東京大学総長である五神先生は、東京大学の紹介から講義を始めました。学生数、教職員数が膨大であることからわかるように、大学は巨大な組織であり、総長というお仕事は多岐にわたるそうです。
「こんな仕事もあるんです」と紹介されたのは、大学野球の始球式の写真。総長のイメージとは違う姿に、塾生も驚いていました。

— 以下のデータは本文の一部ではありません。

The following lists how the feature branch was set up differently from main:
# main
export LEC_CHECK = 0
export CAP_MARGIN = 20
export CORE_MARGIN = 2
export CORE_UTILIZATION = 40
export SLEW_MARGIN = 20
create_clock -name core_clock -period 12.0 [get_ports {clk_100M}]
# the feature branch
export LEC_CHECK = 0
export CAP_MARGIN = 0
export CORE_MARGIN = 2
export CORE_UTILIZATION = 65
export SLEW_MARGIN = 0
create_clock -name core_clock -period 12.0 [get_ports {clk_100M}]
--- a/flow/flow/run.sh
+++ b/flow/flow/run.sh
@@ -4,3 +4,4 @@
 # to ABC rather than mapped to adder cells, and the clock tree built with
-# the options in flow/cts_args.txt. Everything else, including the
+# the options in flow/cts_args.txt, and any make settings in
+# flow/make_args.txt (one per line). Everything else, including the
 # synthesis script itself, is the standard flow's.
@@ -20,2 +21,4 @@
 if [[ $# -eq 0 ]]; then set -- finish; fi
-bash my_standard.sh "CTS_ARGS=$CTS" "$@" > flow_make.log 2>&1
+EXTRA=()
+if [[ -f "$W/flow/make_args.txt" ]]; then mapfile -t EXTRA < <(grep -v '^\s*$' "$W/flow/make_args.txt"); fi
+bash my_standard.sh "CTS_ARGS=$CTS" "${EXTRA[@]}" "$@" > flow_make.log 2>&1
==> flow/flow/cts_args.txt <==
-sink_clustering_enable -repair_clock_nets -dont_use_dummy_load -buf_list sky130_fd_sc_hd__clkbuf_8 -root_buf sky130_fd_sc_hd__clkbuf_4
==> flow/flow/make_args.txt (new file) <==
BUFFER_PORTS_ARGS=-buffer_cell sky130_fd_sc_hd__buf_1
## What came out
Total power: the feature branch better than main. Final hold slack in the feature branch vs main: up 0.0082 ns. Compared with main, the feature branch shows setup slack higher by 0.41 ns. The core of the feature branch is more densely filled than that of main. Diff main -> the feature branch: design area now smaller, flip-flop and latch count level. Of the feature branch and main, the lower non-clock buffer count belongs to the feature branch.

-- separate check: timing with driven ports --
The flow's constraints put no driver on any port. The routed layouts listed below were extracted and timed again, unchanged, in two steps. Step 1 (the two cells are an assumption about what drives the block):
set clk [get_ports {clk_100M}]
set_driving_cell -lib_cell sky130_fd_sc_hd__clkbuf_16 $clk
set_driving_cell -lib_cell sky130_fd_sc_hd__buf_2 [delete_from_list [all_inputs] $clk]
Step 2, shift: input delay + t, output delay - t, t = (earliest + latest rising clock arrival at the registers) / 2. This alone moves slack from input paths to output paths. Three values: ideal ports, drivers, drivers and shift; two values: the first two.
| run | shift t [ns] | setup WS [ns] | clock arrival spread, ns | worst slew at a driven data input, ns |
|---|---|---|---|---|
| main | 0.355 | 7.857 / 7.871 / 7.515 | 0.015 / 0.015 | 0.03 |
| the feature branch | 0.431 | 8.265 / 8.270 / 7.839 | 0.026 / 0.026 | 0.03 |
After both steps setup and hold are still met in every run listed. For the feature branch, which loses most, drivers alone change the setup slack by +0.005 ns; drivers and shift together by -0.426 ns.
Background: an optimization exercise with open tools, aiming at small area, a short achievable clock period and few clock cycles per item. Do not read the settings as production practice.
Where RTL was checked, it was by simulation tests only, not by an equivalence proof against the original.
The RTL of run 1 was laid out without a check of its function.
No activity file was given, so power comes from the tool's default toggle rates.

## flow/design.v (module list and top-level ports; edited modules follow where they fit)
// module multiplication_top: 1479 lines
module multiplication_top(a_in, b_in, result, clk, reset, start, ready);
  // ...
==> flow/run.sh <==
#!/bin/bash
# synth_recipe.tcl (not shown) runs the flow's synth.tcl, then flattens the netlist and writes it again
# the make line also repeats each setting of config.mk as NAME=value (left out here)
make -C /OpenROAD-flow-scripts/flow DESIGN_CONFIG=/design/flow/config.mk WORK_HOME=/design/flow/orfs CLKGATE_MAP_FILE= SYNTH_SCRIPT=/design/flow/synth_recipe.tcl finish
==> flow/config.mk <==
export PLATFORM = sky130hd
export DESIGN_NAME = multiplication_top
export DESIGN_NICKNAME = multiplication_top
export VERILOG_FILES = /design/flow/design.v
export SDC_FILE = /design/flow/constraint.sdc
export NUM_CORES = 4
export LEC_CHECK = 0
export CAP_MARGIN = 20
export CORE_MARGIN = 2
export CORE_UTILIZATION = 40
export SLEW_MARGIN = 20
==> flow/constraint.sdc <==
create_clock -name core_clock -period 4.0 [get_ports {clk}]
set_input_delay 0.8000 -clock core_clock [delete_from_list [all_inputs] [get_ports {clk}]]
set_output_delay 0.8000 -clock core_clock [all_outputs]
set_load 0.01 [all_outputs]
==> impl_metrics.ini, run 1 <==
[run_status]
outcome = timing/DRC/antenna clean

[cts]
cts_tree = done
post-cts-setup-buffer-count = 11
postCtsHoldBufs = 0

[yosys]
syn_avg_cell_area_sq_um = 10.5
seq_area_frac_synth = 0.239
synthAdderAreaFrac = 0.338
synth_area_leaders = fa_1, xnor2_1, dfxtp_1
synth_top_area_share = 0.278
synthCells = 3085

[power]
powerDensity_nw_per_um2 = 786
clock_power_mw = 3.96
p_int_mw = 18.3
power_frac_seq = 0.158
switching_share = 0.451

[min_path]
min_to = cnt_q[0]

[setup_path]
reg2reg_from = rdy_q
reg2reg_setup_slack_ps = 40
path_common_cell = fa_1

[sta]
clock_skew_ps = 22.3
worstMarginPinSlew_ps = 901

[global_routing]
grt_usage = 0.262
antenna_found_initial = 3
met1_usage = 0.349

[finish]
fill_cells = 7058
fin_nets = 4276
layout_commonest_cell = xnor2_1
area_delta_synth_final_pct = 31.1

[floorplanning]
dieArea_sq_um = 83200

[route]
dr_wl_met3_microns = 10300
vias = 26000
postRouteAntennaNets = 0
topRoutingLayerUsed = met5
route.met2.wl_microns = 51200
drcViolationCount = 0
wl_microns = 111000
Source: an optimization exercise on an open RTL-to-GDS flow (aim: small area and a short achievable clock period). Production flows keep margins and buffers that such runs may drop.
Function was checked by simulation only, so behaviour that the tests miss may differ from the original.

==> design.v <==
module rs_xor2(input wire a, input wire b, output wire y);
    assign y = a ^ b;
endmodule
module rs_fbg(input wire x, input wire p, output wire y);
    assign y = ~(x & ~p);
endmodule
module rs_xnor2(input wire a, input wire b, output wire y);
    assign y = ~(a ^ b);
endmodule
module rs_inv(input wire a, output wire y);
    assign y = ~a;
endmodule
module rs_nand2(input wire a, input wire b, output wire y);
    assign y = ~(a & b);
endmodule
From an optimization exercise on the open Yosys and OpenROAD flow, aimed at small area; shortcuts taken in it are not production practice. In this exercise RTL edits were held to simulation tests only and were not proved equivalent to the original. The flow treats the clock pin as an ideal source. Dropping or thinning the clock tree relies on that and would not hold on a real chip. Power figures rest on the tool's default switching activity, not on a simulated workload.

## Passthrough
module Passthrough(
	input wire CLK,
	input wire rst,  
	output wire TX,
	output wire C4,
	output wire C5,
	input wire C6,
	output wire C8,
	output wire LED1,
	output wire C15
);
localparam [1:0] P_WAIT = 2'd0, P_WAITF = 2'd1, P_SEND = 2'd2, P_RESP = 2'd3;
reg [1:0] ph;
reg [16:0] cnt;
reg [6:0] cc;      
reg [6:0] mc;      
reg u;             
reg [12:0] mr;     
reg c4_q, c15_q;
wire [8:0] tmr = cnt[8:0];
wire [3:0] bi = cnt[12:9];
wire [3:0] by = cnt[16:13];
wire [16:0] inc = cnt + 17'd1;
wire tovf = &tmr;
wire is_send = (ph == P_SEND);
wire is_gap = (bi == 4'd9);
wire [6:0] oldmax = u ? 7'd126 : mc;
wire cc_last = (cc == 7'd126);
wire gt = cnt[12:0] > mr;
reg [6:0] pre;
always @(*) begin
	case (by[2:0])
		3'd0: pre = 7'h48;  
		3'd1: pre = 7'h34;  
		3'd2: pre = 7'h72;  
		3'd3: pre = 7'h64;  
		3'd4: pre = 7'h63;  
		3'd5: pre = 7'h30;  
		3'd6: pre = 7'h72;  
		default: pre = 7'h33;  
	endcase
end
wire [7:0] bs_data = {1'b0, by[3] ? cc : pre};
wire [7:0] usb_data = {1'b0, mc};
wire bs_frame = (bi == 4'd15) ? 1'b0 : (bi[3] ? 1'b1 : bs_data[bi[2:0]]);
wire usb_low = (cc == 7'd32) & (((bi == 4'd15) & (by == 4'd15)) |
                                (~bi[3] & (by == 4'd0) & ~usb_data[bi[2:0]]));
assign TX = ~(is_send & usb_low);
assign C4 = c4_q;
assign C15 = c15_q;
assign C5 = (ph == P_RESP);
assign C8 = (ph != P_WAITF);
assign LED1 = u | mc[6] | mc[5];
always @(posedge CLK) begin
	if (rst) begin
		ph <= P_WAIT;
		cnt <= 17'd21071;
		cc <= 7'd32;
		mc <= 7'd0;
		u <= 1'b0;
		mr <= 13'd0;
		c4_q <= 1'b1;
		c15_q <= 1'b1;
	end else begin
		c4_q <= ~is_send | bs_frame;
		c15_q <= ~is_send | is_gap;
		cnt <= inc;
  ...
clock: 10.0 ns
lec_check: 0
cap_margin: 20
core_margin: 2
core_utilization: 60
cts_buf_list: sky130_fd_sc_hd__clkbuf_8
cts_cluster_diameter: 300
cts_cluster_size: 60
slew_margin: 20
standard.sh (not shown) runs the stock make flow with config.mk's settings and CLKGATE_MAP_FILE= SYNTH_SCRIPT=/design/flow/synth_recipe.tcl, a recipe that flattens the netlist after the stock synthesis.
==> flow/flow/run.sh <==
#!/bin/bash
# Own flow: the standard layout, except that synthesis maps the logic with
# an area-oriented ABC script (flow/abc_area.script). Everything else in
# synthesis (flip-flop mapping, flattening, renaming) is the standard script's.
set -euo pipefail
here=$(pwd)
script=$here/flow/abc_area.script
# ORFS's synth.tcl with only the ABC call changed
sed "s#log_cmd abc {\*}\$abc_args#log_cmd abc -script $script {*}[lrange \$abc_args 2 end]#" \
  "$FLOW_HOME/scripts/synth.tcl" > "$here/synth_area.tcl"
grep -q "abc -script $script" "$here/synth_area.tcl"
# The standard flow's synthesis script, sourcing the changed synth.tcl
sed "s#\$::env(SCRIPTS_DIR)/synth.tcl#$here/synth_area.tcl#" synth_recipe.tcl > "$here/synth_recipe_area.tcl"
grep -q "synth_area.tcl" "$here/synth_recipe_area.tcl"
bash standard.sh SYNTH_SCRIPT="$here/synth_recipe_area.tcl" ADDER_MAP_FILE= BUFFER_PORTS_ARGS="-inputs -outputs -buffer_cell sky130_fd_sc_hd__buf_1" PRE_CTS_TCL="$here/flow/cts_single.tcl" CLKBUF_CELL=sky130_fd_sc_hd__clkbuf_8 CLKBUF_N=3 finish > "$here/flow.log" 2>&1
Other scripts of this flow, unchanged in this note and not shown: flow/flow/abc_area.script, flow/flow/cts_single.tcl
The starting point finished with timing, DRC and antenna clean.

「総長の仕事の話はここまでにして、今日は研究の話をします」。
「研究は楽しい」と題して先生が語るのは、学生時代から取り組む光の研究について。
光とは何か。波なのか粒子なのか。光の科学史について掘り下げていきます。波動性と量子性を併せ持つという光の不思議な性質を、塾生たちは興味津々に聞いていました。

続いて、光を利用した技術、レーザーに話が移ります。
「五十年前、レーザーが誕生したころ、レーザーは何の役に立つのかわからない純粋な基礎研究だと言われてきたのに、今では私たちの生活に革命をもたらしている」というオバマ大統領の言葉を用いて、レーザーを支える基礎的な研究、例えば、誘導放出や光波合成について解説しました。
光科学技術は日本の得意分野であり、先端レーザー技術を用いたものづくりの研究が進んでいることを、写真や動画を交えて説明します。



一方、「人類は科学技術を社会に役立てる知恵を、十分に備えていない」と、先生は言います。
大学での学びに必要な力は、「知識の量ではなく、基本となる知識を柔軟な発想によって使いこなす力である」と、先生は強調しました。塾等の試験で偏差値という数値がよく使われますが、とんでもないことを成し遂げる優秀な人を表すのに偏差値という値はまったく役に立たないそうです。



最後に、発想を生み出す力、考え続ける忍耐力、原理に立ち戻って考える力が大切だとも先生は言います。
「ぜひ好奇心を大切にしてください。こちらでお待ちしております」。
東京大学の総長からお話が聞けて、塾生も東京大学を身近に感じられたようです。